EXERCISE GOAL
Among the lines of the material below, count those with the string "default". Give the number alone.

*** Opening INFORMATION ***

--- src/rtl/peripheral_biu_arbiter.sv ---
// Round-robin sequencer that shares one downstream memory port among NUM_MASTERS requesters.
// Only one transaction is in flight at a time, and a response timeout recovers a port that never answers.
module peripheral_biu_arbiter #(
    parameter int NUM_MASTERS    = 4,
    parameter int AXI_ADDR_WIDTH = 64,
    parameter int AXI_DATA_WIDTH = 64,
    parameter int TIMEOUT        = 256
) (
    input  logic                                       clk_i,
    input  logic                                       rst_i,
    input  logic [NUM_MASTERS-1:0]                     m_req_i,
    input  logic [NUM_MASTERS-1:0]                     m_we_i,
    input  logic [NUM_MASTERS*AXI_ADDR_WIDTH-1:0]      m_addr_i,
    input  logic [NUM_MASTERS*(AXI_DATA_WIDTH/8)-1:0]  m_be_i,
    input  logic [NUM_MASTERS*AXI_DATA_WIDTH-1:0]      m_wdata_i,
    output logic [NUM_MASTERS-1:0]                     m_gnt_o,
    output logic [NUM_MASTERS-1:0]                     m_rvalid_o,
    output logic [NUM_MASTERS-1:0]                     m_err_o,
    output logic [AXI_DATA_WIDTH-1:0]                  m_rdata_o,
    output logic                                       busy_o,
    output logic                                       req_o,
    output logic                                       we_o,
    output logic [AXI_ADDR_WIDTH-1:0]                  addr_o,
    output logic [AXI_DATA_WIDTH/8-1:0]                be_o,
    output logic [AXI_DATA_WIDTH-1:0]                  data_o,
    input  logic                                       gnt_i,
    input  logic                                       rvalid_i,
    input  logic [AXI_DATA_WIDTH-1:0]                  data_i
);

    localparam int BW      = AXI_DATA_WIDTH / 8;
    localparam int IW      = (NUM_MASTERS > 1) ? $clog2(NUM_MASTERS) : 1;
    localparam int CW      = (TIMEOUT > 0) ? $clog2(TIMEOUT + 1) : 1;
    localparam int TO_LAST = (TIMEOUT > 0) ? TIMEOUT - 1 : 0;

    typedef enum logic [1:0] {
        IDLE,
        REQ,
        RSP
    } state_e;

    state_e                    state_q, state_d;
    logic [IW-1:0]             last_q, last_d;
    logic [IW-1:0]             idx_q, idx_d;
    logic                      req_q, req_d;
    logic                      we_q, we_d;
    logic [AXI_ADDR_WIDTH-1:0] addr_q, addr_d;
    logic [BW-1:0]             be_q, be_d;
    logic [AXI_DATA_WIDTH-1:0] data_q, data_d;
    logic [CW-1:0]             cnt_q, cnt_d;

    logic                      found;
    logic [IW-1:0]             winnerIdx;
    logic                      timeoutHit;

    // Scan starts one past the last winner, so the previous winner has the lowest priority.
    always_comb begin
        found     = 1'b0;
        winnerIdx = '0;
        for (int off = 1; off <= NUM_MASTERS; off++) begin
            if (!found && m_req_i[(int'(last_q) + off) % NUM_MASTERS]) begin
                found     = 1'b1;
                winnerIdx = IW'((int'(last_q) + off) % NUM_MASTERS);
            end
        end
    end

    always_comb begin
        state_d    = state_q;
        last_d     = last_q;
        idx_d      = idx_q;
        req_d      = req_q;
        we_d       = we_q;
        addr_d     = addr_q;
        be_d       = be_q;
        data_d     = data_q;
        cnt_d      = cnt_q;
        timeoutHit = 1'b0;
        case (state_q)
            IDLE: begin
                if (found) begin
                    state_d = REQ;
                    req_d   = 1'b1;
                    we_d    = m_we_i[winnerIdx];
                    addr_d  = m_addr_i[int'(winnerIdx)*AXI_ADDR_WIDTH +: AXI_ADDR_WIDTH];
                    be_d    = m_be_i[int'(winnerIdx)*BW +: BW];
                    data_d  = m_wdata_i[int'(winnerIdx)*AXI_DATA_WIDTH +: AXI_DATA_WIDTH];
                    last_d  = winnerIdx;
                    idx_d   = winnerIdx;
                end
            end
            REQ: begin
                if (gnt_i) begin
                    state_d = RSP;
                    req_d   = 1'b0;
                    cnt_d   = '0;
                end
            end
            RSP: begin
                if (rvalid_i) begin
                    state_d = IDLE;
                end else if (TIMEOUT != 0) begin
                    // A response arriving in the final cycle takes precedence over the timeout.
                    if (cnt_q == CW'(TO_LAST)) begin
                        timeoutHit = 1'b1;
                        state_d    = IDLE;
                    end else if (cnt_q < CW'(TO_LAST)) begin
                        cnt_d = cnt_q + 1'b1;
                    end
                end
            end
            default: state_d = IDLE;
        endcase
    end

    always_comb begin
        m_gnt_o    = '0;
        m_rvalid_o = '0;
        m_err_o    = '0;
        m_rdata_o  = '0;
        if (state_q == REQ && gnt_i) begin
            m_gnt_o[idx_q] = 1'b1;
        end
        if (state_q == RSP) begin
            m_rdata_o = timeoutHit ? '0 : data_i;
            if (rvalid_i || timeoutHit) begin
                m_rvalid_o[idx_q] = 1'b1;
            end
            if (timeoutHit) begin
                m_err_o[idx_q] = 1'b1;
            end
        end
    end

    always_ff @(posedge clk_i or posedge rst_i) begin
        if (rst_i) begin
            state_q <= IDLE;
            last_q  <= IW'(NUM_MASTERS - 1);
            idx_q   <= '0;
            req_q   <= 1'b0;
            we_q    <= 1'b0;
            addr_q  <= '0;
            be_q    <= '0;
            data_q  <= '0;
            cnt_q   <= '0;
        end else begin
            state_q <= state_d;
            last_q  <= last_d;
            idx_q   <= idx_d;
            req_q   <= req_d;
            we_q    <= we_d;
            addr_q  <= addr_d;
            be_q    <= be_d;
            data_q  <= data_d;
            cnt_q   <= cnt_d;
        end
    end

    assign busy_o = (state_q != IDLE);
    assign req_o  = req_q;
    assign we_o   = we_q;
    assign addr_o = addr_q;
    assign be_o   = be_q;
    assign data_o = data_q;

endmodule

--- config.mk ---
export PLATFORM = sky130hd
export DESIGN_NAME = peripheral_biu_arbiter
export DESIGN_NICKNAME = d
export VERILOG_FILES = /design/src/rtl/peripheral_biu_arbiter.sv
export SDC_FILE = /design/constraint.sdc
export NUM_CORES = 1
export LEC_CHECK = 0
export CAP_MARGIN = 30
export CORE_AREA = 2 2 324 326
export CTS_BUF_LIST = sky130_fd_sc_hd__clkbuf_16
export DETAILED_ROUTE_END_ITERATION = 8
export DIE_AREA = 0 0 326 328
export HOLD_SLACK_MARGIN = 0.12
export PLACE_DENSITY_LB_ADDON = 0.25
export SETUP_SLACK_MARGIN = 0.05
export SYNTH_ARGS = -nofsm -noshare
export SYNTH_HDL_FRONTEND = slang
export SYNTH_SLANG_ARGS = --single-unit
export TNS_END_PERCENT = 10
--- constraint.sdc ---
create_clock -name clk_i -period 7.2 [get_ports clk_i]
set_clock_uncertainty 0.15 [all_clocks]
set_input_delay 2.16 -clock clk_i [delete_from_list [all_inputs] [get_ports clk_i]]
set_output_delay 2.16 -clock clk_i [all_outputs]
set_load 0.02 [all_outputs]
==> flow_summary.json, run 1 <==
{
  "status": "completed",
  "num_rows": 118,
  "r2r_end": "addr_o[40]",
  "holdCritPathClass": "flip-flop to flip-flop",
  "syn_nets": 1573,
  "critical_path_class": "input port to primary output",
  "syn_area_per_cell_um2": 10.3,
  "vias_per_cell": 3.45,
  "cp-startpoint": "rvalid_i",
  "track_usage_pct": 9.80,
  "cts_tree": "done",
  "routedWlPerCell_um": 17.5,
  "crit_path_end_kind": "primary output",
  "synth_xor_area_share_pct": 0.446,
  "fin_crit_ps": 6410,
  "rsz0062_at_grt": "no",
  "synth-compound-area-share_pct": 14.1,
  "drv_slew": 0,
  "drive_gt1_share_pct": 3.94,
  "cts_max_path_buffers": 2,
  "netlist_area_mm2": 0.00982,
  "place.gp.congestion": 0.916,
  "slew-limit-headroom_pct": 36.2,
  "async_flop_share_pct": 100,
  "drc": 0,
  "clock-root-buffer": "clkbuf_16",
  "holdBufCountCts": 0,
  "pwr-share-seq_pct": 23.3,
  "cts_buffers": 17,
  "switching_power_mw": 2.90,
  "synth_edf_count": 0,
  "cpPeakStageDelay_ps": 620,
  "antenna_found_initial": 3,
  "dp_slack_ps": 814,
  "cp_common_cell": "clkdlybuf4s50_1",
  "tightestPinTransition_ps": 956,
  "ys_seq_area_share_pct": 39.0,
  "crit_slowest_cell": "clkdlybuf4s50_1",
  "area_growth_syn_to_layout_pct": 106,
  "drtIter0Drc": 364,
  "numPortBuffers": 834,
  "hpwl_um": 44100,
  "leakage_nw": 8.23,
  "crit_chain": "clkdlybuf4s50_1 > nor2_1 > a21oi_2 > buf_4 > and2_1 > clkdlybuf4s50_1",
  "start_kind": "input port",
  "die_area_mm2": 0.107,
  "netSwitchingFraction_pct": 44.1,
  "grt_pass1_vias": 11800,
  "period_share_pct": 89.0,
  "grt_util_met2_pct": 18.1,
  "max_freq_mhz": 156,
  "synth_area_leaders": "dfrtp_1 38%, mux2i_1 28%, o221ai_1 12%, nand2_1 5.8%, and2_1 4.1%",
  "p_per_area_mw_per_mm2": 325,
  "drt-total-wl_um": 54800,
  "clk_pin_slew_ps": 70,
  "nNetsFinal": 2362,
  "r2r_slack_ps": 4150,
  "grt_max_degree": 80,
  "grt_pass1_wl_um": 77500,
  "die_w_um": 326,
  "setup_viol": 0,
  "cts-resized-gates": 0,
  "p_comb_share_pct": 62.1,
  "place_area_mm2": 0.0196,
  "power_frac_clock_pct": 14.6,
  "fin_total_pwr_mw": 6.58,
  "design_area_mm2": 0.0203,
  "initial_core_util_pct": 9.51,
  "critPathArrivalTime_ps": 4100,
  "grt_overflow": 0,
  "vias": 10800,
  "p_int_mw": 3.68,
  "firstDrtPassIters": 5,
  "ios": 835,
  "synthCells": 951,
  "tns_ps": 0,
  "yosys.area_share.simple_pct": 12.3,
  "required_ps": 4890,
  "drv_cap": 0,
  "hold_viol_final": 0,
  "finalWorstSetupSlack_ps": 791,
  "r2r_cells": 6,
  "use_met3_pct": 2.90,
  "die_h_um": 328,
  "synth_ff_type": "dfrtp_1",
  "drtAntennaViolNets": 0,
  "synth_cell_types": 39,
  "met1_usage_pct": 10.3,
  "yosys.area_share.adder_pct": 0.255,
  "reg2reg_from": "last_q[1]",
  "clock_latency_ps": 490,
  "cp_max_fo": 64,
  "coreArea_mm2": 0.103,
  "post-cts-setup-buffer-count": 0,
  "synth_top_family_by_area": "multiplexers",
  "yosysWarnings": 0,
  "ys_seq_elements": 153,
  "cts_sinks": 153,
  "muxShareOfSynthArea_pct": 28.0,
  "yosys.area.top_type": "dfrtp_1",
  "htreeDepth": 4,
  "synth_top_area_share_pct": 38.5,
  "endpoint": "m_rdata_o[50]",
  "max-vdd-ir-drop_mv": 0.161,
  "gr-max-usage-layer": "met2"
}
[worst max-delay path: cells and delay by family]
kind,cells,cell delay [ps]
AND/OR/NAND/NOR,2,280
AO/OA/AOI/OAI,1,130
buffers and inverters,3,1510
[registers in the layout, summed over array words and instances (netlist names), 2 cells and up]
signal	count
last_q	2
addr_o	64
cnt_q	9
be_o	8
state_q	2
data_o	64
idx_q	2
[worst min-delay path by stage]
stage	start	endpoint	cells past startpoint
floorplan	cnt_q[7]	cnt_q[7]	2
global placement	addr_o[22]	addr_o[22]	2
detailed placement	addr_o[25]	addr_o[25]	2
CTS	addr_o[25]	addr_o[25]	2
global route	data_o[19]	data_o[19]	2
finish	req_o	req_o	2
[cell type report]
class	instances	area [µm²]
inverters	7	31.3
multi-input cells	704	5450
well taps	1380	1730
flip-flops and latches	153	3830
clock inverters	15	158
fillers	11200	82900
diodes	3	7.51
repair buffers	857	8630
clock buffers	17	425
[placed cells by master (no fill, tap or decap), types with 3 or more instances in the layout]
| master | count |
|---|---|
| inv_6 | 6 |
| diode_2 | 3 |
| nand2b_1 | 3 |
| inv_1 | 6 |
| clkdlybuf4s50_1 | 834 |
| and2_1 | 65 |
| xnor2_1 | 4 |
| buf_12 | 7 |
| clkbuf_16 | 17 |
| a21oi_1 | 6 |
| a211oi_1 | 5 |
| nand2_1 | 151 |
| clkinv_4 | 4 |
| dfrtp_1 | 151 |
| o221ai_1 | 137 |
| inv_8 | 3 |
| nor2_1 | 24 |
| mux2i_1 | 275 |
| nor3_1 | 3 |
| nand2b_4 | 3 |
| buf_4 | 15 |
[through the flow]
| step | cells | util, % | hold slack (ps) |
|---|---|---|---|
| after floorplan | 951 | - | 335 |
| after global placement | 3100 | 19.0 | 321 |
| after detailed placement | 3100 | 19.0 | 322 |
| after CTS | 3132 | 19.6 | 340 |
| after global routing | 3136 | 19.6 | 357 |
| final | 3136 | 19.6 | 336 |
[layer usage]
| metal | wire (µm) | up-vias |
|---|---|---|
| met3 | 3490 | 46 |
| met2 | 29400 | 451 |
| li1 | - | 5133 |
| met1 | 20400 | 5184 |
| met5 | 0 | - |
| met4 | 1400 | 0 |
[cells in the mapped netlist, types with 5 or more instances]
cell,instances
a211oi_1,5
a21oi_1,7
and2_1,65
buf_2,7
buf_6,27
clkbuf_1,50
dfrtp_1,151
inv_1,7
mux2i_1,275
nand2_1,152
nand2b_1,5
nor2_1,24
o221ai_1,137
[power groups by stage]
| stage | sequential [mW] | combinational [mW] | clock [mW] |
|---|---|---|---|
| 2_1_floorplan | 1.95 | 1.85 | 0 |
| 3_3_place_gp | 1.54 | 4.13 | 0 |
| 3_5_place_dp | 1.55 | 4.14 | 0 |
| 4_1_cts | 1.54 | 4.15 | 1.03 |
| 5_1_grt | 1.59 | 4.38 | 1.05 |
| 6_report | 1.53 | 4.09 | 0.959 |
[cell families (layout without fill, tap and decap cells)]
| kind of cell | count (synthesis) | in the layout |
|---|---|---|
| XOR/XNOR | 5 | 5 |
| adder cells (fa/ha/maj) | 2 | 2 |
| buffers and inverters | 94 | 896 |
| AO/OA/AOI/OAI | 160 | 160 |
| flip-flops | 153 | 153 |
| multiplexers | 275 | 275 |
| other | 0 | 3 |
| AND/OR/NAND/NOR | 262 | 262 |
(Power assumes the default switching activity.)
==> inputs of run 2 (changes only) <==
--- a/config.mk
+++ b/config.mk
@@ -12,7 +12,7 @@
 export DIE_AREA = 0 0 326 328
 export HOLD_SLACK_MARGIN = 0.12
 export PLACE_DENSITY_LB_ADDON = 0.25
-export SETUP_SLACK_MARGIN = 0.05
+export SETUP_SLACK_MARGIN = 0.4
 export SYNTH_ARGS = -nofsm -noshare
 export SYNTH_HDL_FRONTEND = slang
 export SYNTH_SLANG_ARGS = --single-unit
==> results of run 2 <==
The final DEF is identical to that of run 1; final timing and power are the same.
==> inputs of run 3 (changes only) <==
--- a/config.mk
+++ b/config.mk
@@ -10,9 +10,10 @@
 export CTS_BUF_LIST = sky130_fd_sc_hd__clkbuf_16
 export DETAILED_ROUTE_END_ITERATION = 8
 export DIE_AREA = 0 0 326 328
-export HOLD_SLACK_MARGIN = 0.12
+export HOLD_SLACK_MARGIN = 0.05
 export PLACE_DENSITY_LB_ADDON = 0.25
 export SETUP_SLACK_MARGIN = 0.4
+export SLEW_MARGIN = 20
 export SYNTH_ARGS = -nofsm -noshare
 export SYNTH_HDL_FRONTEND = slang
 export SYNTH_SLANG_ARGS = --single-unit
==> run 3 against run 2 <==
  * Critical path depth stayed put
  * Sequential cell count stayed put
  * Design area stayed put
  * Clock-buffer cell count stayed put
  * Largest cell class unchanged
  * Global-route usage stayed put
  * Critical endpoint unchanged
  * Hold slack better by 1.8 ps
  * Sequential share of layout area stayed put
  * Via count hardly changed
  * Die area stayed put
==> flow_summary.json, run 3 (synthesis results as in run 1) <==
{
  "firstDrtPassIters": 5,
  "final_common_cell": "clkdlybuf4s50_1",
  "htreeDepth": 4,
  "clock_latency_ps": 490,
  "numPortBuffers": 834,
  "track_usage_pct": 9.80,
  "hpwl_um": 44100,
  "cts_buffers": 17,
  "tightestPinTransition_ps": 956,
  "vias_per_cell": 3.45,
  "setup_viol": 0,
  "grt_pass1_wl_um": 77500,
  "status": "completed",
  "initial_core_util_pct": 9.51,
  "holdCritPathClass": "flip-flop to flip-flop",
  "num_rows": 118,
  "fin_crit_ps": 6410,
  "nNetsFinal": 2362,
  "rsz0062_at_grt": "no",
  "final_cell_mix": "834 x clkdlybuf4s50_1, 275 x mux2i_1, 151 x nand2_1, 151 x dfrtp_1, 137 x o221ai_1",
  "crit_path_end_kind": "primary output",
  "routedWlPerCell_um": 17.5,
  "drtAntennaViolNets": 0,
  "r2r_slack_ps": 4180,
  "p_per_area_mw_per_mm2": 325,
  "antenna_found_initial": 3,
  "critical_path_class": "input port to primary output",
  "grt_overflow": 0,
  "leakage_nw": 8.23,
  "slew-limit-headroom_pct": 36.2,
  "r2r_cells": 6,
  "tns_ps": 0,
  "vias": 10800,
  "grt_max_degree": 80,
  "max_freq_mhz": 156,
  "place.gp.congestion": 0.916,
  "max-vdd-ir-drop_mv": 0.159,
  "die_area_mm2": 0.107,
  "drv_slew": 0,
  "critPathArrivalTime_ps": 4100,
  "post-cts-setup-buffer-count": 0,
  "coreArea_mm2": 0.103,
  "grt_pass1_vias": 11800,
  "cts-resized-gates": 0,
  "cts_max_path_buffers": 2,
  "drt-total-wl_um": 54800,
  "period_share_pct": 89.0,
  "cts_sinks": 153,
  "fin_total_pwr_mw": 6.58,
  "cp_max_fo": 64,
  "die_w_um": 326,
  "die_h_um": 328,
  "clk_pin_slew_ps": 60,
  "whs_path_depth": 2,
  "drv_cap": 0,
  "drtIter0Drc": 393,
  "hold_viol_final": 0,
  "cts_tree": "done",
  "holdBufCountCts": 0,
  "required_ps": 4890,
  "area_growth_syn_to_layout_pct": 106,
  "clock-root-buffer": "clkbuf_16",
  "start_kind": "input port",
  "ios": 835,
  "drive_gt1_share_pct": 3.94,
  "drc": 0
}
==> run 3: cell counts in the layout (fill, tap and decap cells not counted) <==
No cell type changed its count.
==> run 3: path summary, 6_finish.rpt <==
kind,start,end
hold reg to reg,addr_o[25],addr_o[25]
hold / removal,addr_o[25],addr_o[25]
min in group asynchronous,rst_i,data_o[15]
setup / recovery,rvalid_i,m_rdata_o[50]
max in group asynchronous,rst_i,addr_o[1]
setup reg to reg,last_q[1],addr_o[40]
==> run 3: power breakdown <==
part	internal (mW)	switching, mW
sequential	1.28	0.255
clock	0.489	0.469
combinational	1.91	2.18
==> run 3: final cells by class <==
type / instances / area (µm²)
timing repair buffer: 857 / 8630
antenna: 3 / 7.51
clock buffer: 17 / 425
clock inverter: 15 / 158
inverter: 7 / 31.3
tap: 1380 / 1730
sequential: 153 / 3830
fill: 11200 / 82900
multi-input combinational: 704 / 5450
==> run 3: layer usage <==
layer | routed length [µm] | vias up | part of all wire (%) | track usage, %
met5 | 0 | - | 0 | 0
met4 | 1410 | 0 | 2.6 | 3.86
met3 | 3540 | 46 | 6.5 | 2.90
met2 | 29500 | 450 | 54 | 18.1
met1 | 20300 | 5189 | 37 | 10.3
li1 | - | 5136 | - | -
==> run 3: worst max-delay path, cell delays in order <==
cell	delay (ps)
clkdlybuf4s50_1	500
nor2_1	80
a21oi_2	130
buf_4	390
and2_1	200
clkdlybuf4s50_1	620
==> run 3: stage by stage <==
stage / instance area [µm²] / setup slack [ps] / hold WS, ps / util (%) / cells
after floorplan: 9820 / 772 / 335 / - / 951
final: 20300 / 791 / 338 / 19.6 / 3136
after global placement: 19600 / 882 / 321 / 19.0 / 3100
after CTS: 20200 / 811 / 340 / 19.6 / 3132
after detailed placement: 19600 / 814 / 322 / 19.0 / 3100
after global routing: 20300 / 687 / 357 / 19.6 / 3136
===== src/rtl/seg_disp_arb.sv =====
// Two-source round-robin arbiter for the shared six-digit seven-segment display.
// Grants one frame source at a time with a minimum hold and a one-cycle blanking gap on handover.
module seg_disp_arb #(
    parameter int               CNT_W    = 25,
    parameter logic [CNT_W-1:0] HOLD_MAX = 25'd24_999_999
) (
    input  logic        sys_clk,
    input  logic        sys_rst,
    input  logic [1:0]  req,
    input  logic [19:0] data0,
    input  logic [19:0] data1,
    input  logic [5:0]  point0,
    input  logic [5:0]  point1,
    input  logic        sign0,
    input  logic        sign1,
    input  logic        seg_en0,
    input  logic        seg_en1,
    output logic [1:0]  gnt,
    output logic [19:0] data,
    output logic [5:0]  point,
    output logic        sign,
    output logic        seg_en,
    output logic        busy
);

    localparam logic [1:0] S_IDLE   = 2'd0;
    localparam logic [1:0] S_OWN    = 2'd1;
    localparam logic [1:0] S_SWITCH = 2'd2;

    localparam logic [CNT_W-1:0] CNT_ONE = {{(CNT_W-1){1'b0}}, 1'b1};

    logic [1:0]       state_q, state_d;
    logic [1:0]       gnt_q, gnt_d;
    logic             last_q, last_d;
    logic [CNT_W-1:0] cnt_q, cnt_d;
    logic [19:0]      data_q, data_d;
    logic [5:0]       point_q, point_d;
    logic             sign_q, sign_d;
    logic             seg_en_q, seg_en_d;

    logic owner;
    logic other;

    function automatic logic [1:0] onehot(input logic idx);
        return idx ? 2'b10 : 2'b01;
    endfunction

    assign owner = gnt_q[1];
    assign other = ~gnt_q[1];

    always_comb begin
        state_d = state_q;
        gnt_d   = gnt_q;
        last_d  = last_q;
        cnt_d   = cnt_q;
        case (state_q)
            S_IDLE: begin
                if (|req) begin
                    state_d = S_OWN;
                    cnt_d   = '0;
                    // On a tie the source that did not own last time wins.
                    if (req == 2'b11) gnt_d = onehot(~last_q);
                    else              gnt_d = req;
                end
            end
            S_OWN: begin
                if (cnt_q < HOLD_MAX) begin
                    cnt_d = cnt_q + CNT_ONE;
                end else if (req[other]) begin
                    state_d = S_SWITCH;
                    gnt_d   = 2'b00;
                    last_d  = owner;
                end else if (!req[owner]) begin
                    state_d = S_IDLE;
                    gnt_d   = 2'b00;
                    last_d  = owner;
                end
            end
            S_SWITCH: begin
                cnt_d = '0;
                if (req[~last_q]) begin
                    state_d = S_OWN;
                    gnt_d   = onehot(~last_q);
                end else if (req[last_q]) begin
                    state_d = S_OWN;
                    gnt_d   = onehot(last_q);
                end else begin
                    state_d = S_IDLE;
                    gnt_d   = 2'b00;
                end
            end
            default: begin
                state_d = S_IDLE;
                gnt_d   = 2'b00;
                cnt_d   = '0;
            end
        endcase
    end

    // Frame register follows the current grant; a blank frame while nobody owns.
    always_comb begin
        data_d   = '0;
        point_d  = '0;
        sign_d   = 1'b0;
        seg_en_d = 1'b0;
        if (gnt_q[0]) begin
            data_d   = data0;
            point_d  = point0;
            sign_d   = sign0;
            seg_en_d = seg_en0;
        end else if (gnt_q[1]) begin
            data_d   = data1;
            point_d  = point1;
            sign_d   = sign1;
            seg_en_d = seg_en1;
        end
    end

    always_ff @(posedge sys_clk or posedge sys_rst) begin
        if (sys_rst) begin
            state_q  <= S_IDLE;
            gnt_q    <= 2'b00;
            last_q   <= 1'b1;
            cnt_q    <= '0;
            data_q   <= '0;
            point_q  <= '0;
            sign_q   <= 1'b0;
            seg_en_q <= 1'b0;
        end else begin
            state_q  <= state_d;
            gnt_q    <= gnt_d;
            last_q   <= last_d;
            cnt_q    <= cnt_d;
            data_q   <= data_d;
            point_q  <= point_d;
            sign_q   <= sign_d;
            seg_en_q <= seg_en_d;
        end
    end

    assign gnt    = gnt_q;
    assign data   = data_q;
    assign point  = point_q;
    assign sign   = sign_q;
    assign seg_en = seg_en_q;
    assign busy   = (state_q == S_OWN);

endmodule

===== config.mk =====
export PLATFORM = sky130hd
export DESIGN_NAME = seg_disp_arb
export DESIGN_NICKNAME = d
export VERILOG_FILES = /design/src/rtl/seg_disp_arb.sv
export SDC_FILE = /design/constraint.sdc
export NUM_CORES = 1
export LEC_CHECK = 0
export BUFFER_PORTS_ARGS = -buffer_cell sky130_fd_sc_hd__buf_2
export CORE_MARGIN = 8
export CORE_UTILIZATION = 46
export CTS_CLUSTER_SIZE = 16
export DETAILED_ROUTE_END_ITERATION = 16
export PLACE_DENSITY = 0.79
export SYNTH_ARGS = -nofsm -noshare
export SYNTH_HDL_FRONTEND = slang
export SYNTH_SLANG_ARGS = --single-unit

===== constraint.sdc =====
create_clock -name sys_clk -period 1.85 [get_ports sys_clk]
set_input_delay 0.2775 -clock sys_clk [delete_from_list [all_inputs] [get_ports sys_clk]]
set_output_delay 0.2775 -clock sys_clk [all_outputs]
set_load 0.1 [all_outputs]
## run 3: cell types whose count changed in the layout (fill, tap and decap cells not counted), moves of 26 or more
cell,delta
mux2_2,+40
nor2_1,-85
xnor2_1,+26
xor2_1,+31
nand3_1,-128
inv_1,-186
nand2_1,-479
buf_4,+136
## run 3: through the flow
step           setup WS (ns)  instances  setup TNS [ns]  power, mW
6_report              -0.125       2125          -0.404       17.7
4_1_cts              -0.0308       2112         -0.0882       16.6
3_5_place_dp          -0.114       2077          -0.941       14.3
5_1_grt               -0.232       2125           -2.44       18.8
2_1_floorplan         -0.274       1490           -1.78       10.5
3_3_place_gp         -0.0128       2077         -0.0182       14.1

*** Closing INFORMATION ***

SOLUTION BELOW
3